Limitations.—A major limitation of CA is its invasiveness. Groin arterial access in elderly atherosclerotic patients may result in injury to the vessel with resultant hematoma, dissection, or arteriovenous fistula formation. Bowel ischemia may occur in rare cases and is more commonly seen with glue embolization (41); this usually occurs without bowel necrosis and can be treated conservatively (42). A recent publication showed that severe adverse events involving embolization-induced bowel ischemia occurred in three of 56 patients (5.3%) who underwent particle embolization with or without coils versus 0 of 66 patients when coils alone were used (43). Overall, the risk of bowel ischemia after embolization is up to 10%, though most of the patients are asymptomatic (4447). Only patients with active extravasation at the time of the angiography can be treated with targeted embolization because embolization of a wider vascular territory will result in significant bowel ischemia. As GI bleeding is frequently intermittent, this is a significant limitation of CA as both a diagnostic and therapeutic modality. In some patients, the extent of atherosclerotic disease may not allow navigation of the abdominal aorta and its branches. CA is usually performed with iodinated contrast material to diagnose bleeding. Relative (renal insufficiency) and absolute (anaphylactic shock) contraindications to iodinated contrast material should be considered before angiography.
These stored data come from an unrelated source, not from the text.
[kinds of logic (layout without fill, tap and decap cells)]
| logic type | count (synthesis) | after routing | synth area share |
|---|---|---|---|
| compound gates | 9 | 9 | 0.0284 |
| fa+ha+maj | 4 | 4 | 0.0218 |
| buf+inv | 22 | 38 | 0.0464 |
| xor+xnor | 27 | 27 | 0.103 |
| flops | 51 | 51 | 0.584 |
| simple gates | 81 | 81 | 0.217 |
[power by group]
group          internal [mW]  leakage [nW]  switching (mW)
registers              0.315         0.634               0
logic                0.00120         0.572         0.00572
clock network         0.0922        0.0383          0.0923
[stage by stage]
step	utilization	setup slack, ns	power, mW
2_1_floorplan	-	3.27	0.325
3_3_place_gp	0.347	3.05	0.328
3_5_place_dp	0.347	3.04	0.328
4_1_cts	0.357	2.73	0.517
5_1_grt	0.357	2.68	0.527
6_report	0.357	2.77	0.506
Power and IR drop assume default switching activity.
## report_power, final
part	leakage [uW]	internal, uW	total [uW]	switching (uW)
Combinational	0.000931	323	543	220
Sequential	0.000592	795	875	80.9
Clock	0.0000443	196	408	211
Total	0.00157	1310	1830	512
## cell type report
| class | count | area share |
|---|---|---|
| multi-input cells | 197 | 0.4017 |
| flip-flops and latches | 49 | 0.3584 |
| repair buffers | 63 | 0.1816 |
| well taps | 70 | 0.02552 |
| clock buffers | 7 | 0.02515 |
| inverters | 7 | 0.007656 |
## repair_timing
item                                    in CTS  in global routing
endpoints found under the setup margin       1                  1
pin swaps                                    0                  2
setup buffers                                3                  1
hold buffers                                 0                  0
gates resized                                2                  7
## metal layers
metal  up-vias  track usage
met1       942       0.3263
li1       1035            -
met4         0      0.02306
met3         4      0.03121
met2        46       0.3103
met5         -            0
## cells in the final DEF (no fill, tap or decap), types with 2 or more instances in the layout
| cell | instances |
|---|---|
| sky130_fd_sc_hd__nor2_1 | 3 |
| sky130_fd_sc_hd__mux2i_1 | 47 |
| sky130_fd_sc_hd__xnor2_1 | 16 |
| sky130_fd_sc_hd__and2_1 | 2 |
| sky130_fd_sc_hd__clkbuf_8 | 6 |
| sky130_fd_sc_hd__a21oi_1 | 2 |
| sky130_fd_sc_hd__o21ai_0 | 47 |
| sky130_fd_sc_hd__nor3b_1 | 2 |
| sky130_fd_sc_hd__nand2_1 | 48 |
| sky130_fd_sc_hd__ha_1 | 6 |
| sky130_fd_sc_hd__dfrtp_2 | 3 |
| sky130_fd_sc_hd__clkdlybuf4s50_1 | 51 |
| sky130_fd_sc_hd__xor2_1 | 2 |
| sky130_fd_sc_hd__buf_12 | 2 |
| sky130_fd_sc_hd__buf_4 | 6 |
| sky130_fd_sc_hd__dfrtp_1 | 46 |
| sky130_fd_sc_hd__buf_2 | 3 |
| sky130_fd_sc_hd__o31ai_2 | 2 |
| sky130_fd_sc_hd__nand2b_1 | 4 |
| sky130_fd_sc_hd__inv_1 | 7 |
$ cat /design/flow/run.sh
#!/bin/bash
# OpenROAD 26Q1-2900-gdf79404cd8, Yosys 0.63+post, stock flow scripts
make -C /OpenROAD-flow-scripts/flow DESIGN_CONFIG=/design/flow/config.mk WORK_HOME=/design/flow/orfs finish
$ cat /design/flow/config.mk
export PLATFORM = sky130hd
export DESIGN_NAME = hw2
export DESIGN_NICKNAME = hw2
export VERILOG_FILES = /design/flow/design.v
export SDC_FILE = /design/flow/constraint.sdc
export NUM_CORES = 4
export LEC_CHECK = 1
export CORE_AREA = 10 10 70 70
export DIE_AREA = 0 0 80 80
$ cat /design/flow/design.v
`timescale 1ns/1ps
module dff_muxi2o1 (clk, rst, load, D0, D1, out);
    input clk, rst, load, D0, D1;
    output reg out;
    wire mux_dffD;
    assign mux_dffD = (load) ? D0 : D1;
    always @(posedge clk or posedge rst)
        if (rst)
            out <= 1'b0;
        else
            out <= mux_dffD;
endmodule
==> /design/flow/design.v <==
module ticket_machine_fsm(
    input clk,                   
    input reset,                 
    input [3:0] start_station,   
    input [3:0] dest_station,    
    input [6:0] amount,          
    input valid_input,           
    input cancel,                
    output reg [6:0] return_amt,  
    output reg print_ticket,     
    output reg [6:0] fare,       
    output reg [6:0] remaining,  
    output reg [6:0] state       
);
    parameter [6:0] RDY            = 7'b0000001;
    parameter [6:0] CALC_FARE      = 7'b0000010;
    parameter [6:0] ACCEPT_PAYMENT = 7'b0000100;
    parameter [6:0] CHECK_PAYMENT  = 7'b0001000;
    parameter [6:0] PRINT_TICKET   = 7'b0010000;
    parameter [6:0] RETURN_CHANGE  = 7'b0100000;
    parameter [6:0] CANCEL_STATE   = 7'b1000000;
    reg [6:0] fare_station_1, fare_station_2, fare_station_3, fare_station_4, fare_station_5;
    reg [6:0] fare_station_6, fare_station_7, fare_station_8, fare_station_9, fare_station_10;
    reg [6:0] total_amount;
    initial begin
        fare_station_1 = 7'd10;
        fare_station_2 = 7'd20;
        fare_station_3 = 7'd30;
        fare_station_4 = 7'd40;
        fare_station_5 = 7'd50;
        fare_station_6 = 7'd60;
        fare_station_7 = 7'd70;
        fare_station_8 = 7'd80;
        fare_station_9 = 7'd90;
        fare_station_10 = 7'd100;
    end
    function [6:0] get_station_fare;
        input [3:0] station;
        begin
            case(station)
                4'd1: get_station_fare = fare_station_1;
                4'd2: get_station_fare = fare_station_2;
                4'd3: get_station_fare = fare_station_3;
                4'd4: get_station_fare = fare_station_4;
                4'd5: get_station_fare = fare_station_5;
                4'd6: get_station_fare = fare_station_6;
                4'd7: get_station_fare = fare_station_7;
                4'd8: get_station_fare = fare_station_8;
                4'd9: get_station_fare = fare_station_9;
                4'd10: get_station_fare = fare_station_10;
                default: get_station_fare = 7'd0;
            endcase
        end
    endfunction
    always @(posedge clk or posedge reset) begin
        if (reset) begin
            state <= RDY;
            print_ticket <= 0;
            return_amt <= 7'd0;
            fare <= 7'd0;
            remaining <= 7'd0;
            total_amount <= 7'd0;
        end else begin
            case (state)
                RDY: begin
                    print_ticket <= 0;
                    return_amt <= 7'd0;
                    remaining <= 7'd0;
                    total_amount <= 7'd0;
                    if (cancel) begin
                        state <= CANCEL_STATE;
                    end else if (valid_input && start_station > 0 && start_station <= 10 && dest_station > 0 && dest_station <= 10) begin
                        state <= CALC_FARE;
                    end
                end
                CALC_FARE: begin
                    if (start_station != dest_station) begin
                        fare <= (start_station > dest_station) ?
                                (get_station_fare(start_station) - get_station_fare(dest_station)) :
                                (get_station_fare(dest_station) - get_station_fare(start_station));
                        total_amount <= 7'd0;  
                        state <= ACCEPT_PAYMENT;
                    end else begin
                        state <= RDY;  
                    end
                end
                ACCEPT_PAYMENT: begin
                    if (cancel) begin
                        state <= CANCEL_STATE;
                    end else if (valid_input && amount > 0) begin
                        total_amount <= total_amount + amount;
                        state <= CHECK_PAYMENT;
                    end
                end
                CHECK_PAYMENT: begin
                    if (total_amount >= fare) begin
                        return_amt <= total_amount - fare;
                        state <= PRINT_TICKET;
                    end else begin
                        remaining <= fare - total_amount;
                        state <= ACCEPT_PAYMENT;  
                    end
                end
                PRINT_TICKET: begin
                    print_ticket <= 1;  
                    if (return_amt > 0) begin
                        state <= RETURN_CHANGE;  
                    end else begin
                        state <= RDY;  
                    end
                end
                RETURN_CHANGE: begin
                    return_amt <= 7'd0;  
                    state <= RDY;
                end
                CANCEL_STATE: begin
                    return_amt <= total_amount;  
                    print_ticket <= 0;  
                    state <= RDY;   
                end
                default: state <= RDY;  
            endcase
        end
    end
endmodule
==> /design/flow/run.sh <==
#!/bin/bash
# OpenROAD 26Q1-2900-gdf79404cd8, Yosys 0.63+post, stock flow scripts
make -C /OpenROAD-flow-scripts/flow DESIGN_CONFIG=/design/flow/config.mk WORK_HOME=/design/flow/orfs finish
==> /design/flow/config.mk <==
export PLATFORM = sky130hd
export DESIGN_NAME = ticket_machine_fsm
export DESIGN_NICKNAME = ticket_machine_fsm
export VERILOG_FILES = /design/flow/design.v
export SDC_FILE = /design/flow/constraint.sdc
export NUM_CORES = 4
export LEC_CHECK = 1
export CORE_UTILIZATION = 30
==> /design/flow/constraint.sdc <==
current_design ticket_machine_fsm

set clk_period 3.9
set clk_io_pct 0.2

create_clock -name clk0 -period $clk_period [get_ports {clk}]

set non_clock_inputs [all_inputs -no_clocks]
set_input_delay [expr $clk_period * $clk_io_pct] -clock clk0 $non_clock_inputs
set_output_delay [expr $clk_period * $clk_io_pct] -clock clk0 [all_outputs]
==> config.mk <==
export PLATFORM = sky130hd
export DESIGN_NAME = boothr4
export DESIGN_NICKNAME = boothr4
export VERILOG_FILES = /design/flow/design.v
export SDC_FILE = /design/flow/constraint.sdc
export NUM_CORES = 4
export LEC_CHECK = 1
export CORE_UTILIZATION = 50
==> constraint.sdc <==
current_design boothr4

set clk_period 1.6
set clk_io_pct 0.2

create_clock -name clk0 -period $clk_period [get_ports {clk}]

set non_clock_inputs [all_inputs -no_clocks]
set_input_delay [expr $clk_period * $clk_io_pct] -clock clk0 $non_clock_inputs
set_output_delay [expr $clk_period * $clk_io_pct] -clock clk0 [all_outputs]
==> flow/design.v <==
module divres
	( 
		M,
		Q,
		clk,
		start,
		reset,
		outbus,
		busy
	);
	input 		[7:0] 	M;
	input 		[7:0] 	Q;
	input 			clk;
	input 			start;
	input			reset;
	output reg 	[7:0]	outbus;
	output			busy;
	reg 		[2:0] 	counter;
	reg 		[2:0] 	current_state;
	reg		[2:0]	next_state;
  	reg 		[16:0] 	AQ;
	reg 		[8:0] 	M1;
	reg 		[8:0] 	sum;
	always @(start,counter,current_state)
	begin
		case (current_state)
			3'b000: begin
				if (start) begin
					next_state<=3'b001;
				end	
			end
			3'b001: begin
				next_state<=3'b010;
			end
			3'b010: begin
             			if(counter==3'b111) begin
					next_state<=3'b100;
				end
			end
			3'b100: begin
				next_state<=3'b011;
			end
			3'b011:begin
				next_state<=3'b101;
			end
			3'b101:;
			default: next_state<=3'b001;
		endcase
	end		
	always @(posedge clk or posedge reset)
	begin
		if(reset) begin
			current_state<=3'b000;
		end
		else begin
			current_state<=next_state;
		end
	end
	always @(posedge clk) begin
		case (current_state)
			3'b000: ;
			3'b001: begin
              			AQ[16:8]<=9'b0;
              			AQ[7:0]<=Q;
				counter<=3'b000;
				M1<={M[7],M};
			end
			3'b010: begin
		             	AQ<={AQ[15:1],1'b0};
	        		AQ<=AQ[16:8]-M1;
              			if(AQ[16]==0) begin
                  			AQ[0]=1'b1;
                		end
              			else begin
                  			AQ[0]=1'b0;
                  			AQ<=AQ[16:8]+M1;
                		end
              		end
			3'b011: begin
              			outbus<=AQ[15:8];
			end
			3'b100: begin
              			outbus<=AQ[7:0];
			end
			3'b101: ;
		endcase
	end
	assign busy = (current_state != 3'b101 && current_state!=3'b000) ? 1'b1:1'b0;
endmodule
==> flow/run.sh <==
#!/bin/bash
# OpenROAD 26Q1-2900-gdf79404cd8, Yosys 0.63+post, stock flow scripts
make -C /OpenROAD-flow-scripts/flow DESIGN_CONFIG=/design/flow/config.mk WORK_HOME=/design/flow/orfs finish
==> flow/config.mk <==
export PLATFORM = sky130hd
export DESIGN_NAME = divres
export DESIGN_NICKNAME = divres
export VERILOG_FILES = /design/flow/design.v
export SDC_FILE = /design/flow/constraint.sdc
export NUM_CORES = 4
export LEC_CHECK = 1
export CORE_AREA = 10 10 108 108
export DIE_AREA = 0 0 118 118
==> flow/constraint.sdc <==
current_design divres

set clk_period 4.5
set clk_io_pct 0.2

create_clock -name clk0 -period $clk_period [get_ports {clk}]

set non_clock_inputs [all_inputs -no_clocks]
set_input_delay [expr $clk_period * $clk_io_pct] -clock clk0 $non_clock_inputs
set_output_delay [expr $clk_period * $clk_io_pct] -clock clk0 [all_outputs]
==> impl_metrics.py <==
# Auto-generated metrics
metrics = {
    "outcome": {
        "outcome": "completed",
    },
    "place": {
        "portBuffers": 27,
        "gp_congestion": 0.846,
        "placed_area_mm2": 0.00244,
        "dpl.hpwl_um": 3300,
    },
    "clock_tree": {
        "clk_pin_slew_ps": 70,
        "cts_max_level": 2,
        "ctsResizeCount": 0,
        "clk_latency_ps": 280,
        "clockRootBuffer": "clkbuf_8",
        "cts_setup_buffers": 0,
        "cts_buffer_depth": 2,
        "cts_made_buffers": 5,
        "cts_hold_buf": 0,
        "tritoncts": "done",
    },
    "timing": {
        "fmax_mhz": 418,
        "unclocked_regs": 3,
        "setup_viol": 0,
        "period_used_pct": 53.2,
        "untimed_endpoints": 6,
        "tightest_slew_ps": 658,
        "fin_skew_ps": 7.87,
        "finalCriticalPeriod_ps": 2390,
        "fin_tns_setup_ps": 0,
        "relSlewSlack_pct": 56.1,
        "rsz0062_at_grt": "no",
        "hold_viol": 0,
        "finalMaxSlewViolations": 0,
    },
    "worst_setup_path": {
        "critical_path.endpoint": "AQ[7]",
        "critPathRequiredTime_ps": 4650,
        "reg2reg_setup_slack_ps": 2110,
        "rr_worst_depth": 7,
        "timing.rr.end": "AQ[7]",
        "worstPathArrival_ps": 2540,
        "critPathKind": "flip-flop to flip-flop",
        "regToRegStartpoint": "AQ[15]",
        "worst-path-max-fanout": 34,
        "cp-startpoint": "AQ[15]",
        "worstSetupEndpointType": "flip-flop",
        "startpoint_type": "flip-flop",
    },
    "floorplan": {
        "chipWidth_um": 118,
        "dieArea_mm2": 0.0139,
        "die_y_um": 118,
        "fp-utilization_pct": 22.2,
        "core_area_mm2": 0.00928,
        "fp-row-count": 35,
        "io_pins": 28,
    },
    "global_routing": {
        "grt_usage_pct": 6.31,
        "grt_pass1_wl_um": 7280,
        "grt_busiest_layer": "met2",
        "grt_remaining_overflow": 0,
        "grt_max_degree": 35,
        "met3_usage_pct": 2.14,
        "grt_pass1_vias": 1470,
        "antenna_found_initial": 0,
        "use_met2_pct": 9.44,
        "grt_use_met1_pct": 8.96,
    },
    "logic_synthesis": {
        "area_leaders": "edfxtp_1, ha_1, dfrtp_1",
        "ys_chip_area_mm2": 0.00206,
        "synth.avg_cell_area_um2": 10.7,
        "ff_type": "edfxtp_1",
        "yosys_cells": 193,
        "yosysTopAreaCell": "edfxtp_1",
        "yosysUniqueCellTypes": 54,
        "ys_ff": 33,
        "yosysTopAreaCellShare_pct": 39.4,
        "yosysWarnings": 1,
        "syn_area_mm2": 0.00206,
        "async_flop_share_pct": 9.09,
        "syn_inst": 193,
        "edf_count": 27,
    },
    "pwr": {
        "p_per_area_mw_per_mm2": 212,
        "ir_worst_vdd_mv": 0.0835,
        "cellLeakagePower_nw": 0.965,
        "finalPower_uw": 535,
    },
    "drt": {
        "drc_errors": 0,
        "drtAntennaViolNets": 0,
        "routed_wl_um": 4300,
        "via_count": 1437,
        "wire_per_inst_um": 12.3,
        "drt_iter0_markers": 36,
        "drtPass1Iterations": 4,
        "viasPerCell": 4.11,
        "n_antenna_cell": 0,
    },
    "flow_run": {
        "maxCapViolations": 0,
        "tool_warnings": 34,
    },
    "cells_and_area": {
        "n_fill_cell": 1020,
        "drive_above_1_share_pct": 10.4,
        "area_growth_pct": 22.5,
        "final_area_mm2": 0.00252,
    },
    "hold_path": {
        "min_path_type": "flip-flop to flip-flop",
    },
}
==> area by class of cell <==
| class | count | area, um2 | share of cell area [%] |
|---|---|---|---|
| clock buffers | 5 | 68.8 | 2.73 |
| clock inverters | 3 | 16.3 | 0.645 |
| inverters | 17 | 63.8 | 2.53 |
| multi-input cells | 133 | 988 | 39.2 |
| flip-flops and latches | 33 | 931 | 36.9 |
| well taps | 129 | 161 | 6.40 |
| repair buffers | 30 | 293 | 11.6 |
==> power breakdown <==
group          switching [mW]  internal, mW  leakage [nW]
sequential                  0         0.302         0.315
combinational         0.00479        0.0153         0.608
clock                   0.107         0.106        0.0416
==> worst min-delay path by stage <==
stage         startpoint        end  slack [ps]  cells past startpoint
CTS                AQ[2]  outbus[2]         520                      1
global route       AQ[6]  outbus[6]         550                      1
finish             AQ[4]  outbus[4]         520                      1
==> state kept, by name, summed over array words and instances (netlist names) <==
name,count
AQ,11
M1,8
outbus,8
current_state,3
next_state,3
==> kinds of logic after synthesis <==
kind of cell	count (synthesis)	share of synthesized area (%)
multiplexers	3	1.58
AND-OR/OR-AND	47	16.0
flip-flops	30	43.0
latches	3	2.19
adder cells (fa/ha/maj)	19	12.3
XOR/XNOR	5	2.13
buffers and inverters	27	6.80
AND/OR/NAND/NOR	59	16.0
==> metrics by stage <==
step           util [%]  hold slack [ps]  setup slack [ps]  std cells
2_1_floorplan         -              495              2290        193
3_3_place_gp       26.3              503              2170        342
6_report           27.2              520              2110        350
3_5_place_dp       26.3              505              2140        342
5_1_grt            27.2              550              1970        350
4_1_cts            27.2              524              2090        350
==> cell usage in the layout (no fill, tap or decap), types with 2 or more instances in the layout <==
master	n
or4_1	2
a21o_1	7
ha_1	17
o31ai_1	4
nand2b_1	3
o21ai_0	11
nand4_1	3
or3_1	2
dlxtn_1	3
o21a_1	2
fa_1	2
clkbuf_8	5
edfxtp_1	27
nand2_1	17
xnor2_1	2
a211o_2	2
mux2_2	2
nor2b_1	5
nor3b_1	2
nand3_1	3
nor3_1	4
a21oi_1	8
clkdlybuf4s50_1	27
xor2_1	3
a31oi_1	3
nor2_1	6
inv_1	17
buf_4	3
dfrtp_1	3
==> synthesized netlist by cell type (3+ instances only) <==
| master | count |
|---|---|
| edfxtp_1 | 27 |
| ha_1 | 17 |
| inv_1 | 17 |
| nand2_1 | 17 |
| o21ai_0 | 11 |
| a21oi_1 | 8 |
| a21o_1 | 7 |
| nor2_1 | 6 |
| nor2b_1 | 5 |
| nor3_1 | 4 |
| o31ai_1 | 4 |
| a31oi_1 | 3 |
| clkbuf_1 | 3 |
| dfrtp_1 | 3 |
| dlxtn_1 | 3 |
| nand2b_1 | 3 |
| nand3_1 | 3 |
| nand4_1 | 3 |
| xor2_1 | 3 |
==> critical path, stage by stage (launching register included) <==
cell,delay (ps)
edfxtp_1,360
buf_4,240
ha_1,500
nor2b_2,80
or2_0,200
o41a_1,360
or4_1,400
nand4_1,100
==> layer usage <==
metal | vias up | part of all wire, %
met5 | - | 0
met4 | 0 | 1.3
met3 | 8 | 6.5
met2 | 35 | 43
met1 | 645 | 49
li1 | 749 | -
No activity file was given, so power comes from the tool's default toggle rates.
In younger patients with LGIB, consideration should be given to the significant radiation exposure associated with CA.

Gastroenterology Perspective

A discussion of advantages and limitations of radiologic testing versus colonoscopy for LGIB is provided in Appendix S5.

Consensus Recommendations for Imaging in Overt LGIB

CT Angiography

Technique.—

  1. Unenhanced images (conventional or virtual noncontrast) should be acquired in all cases.

  2. Images should be acquired during a late arterial phase and a portal venous or delayed phase.

  3. No oral contrast material should be administered.

  4. Three-dimensional CTA images can be generated to help guide subsequent conventional angiography.

  5. Dual-energy CT techniques may be used if available to improve visibility of sites of contrast material extravasation.

Role/indications.—

  1. CTA should be performed as the first diagnostic study in hemodynamically unstable patients.

  2. CTA could be considered as the first-line study in hemodynamically stable patients where the suspicion of active bleeding is high.

  3. CTA is not indicated as a first-line test in hemodynamically stable patients in whom bleeding has subsided.

Catheter Angiography

Technique.—

  1. CA for LGIB can be performed through common femoral artery or radial artery access.

  2. Permanent agents, such as microcoils or glue, are used to embolize vasa recta at the site of identified bleeding.

  3. In the absence of active extravasation at angiography, embolization should not be performed, as the exact site of bleeding is not identified.

Role/indications.—

  1. In most cases, if CTA is negative for GI bleeding, CA is not indicated.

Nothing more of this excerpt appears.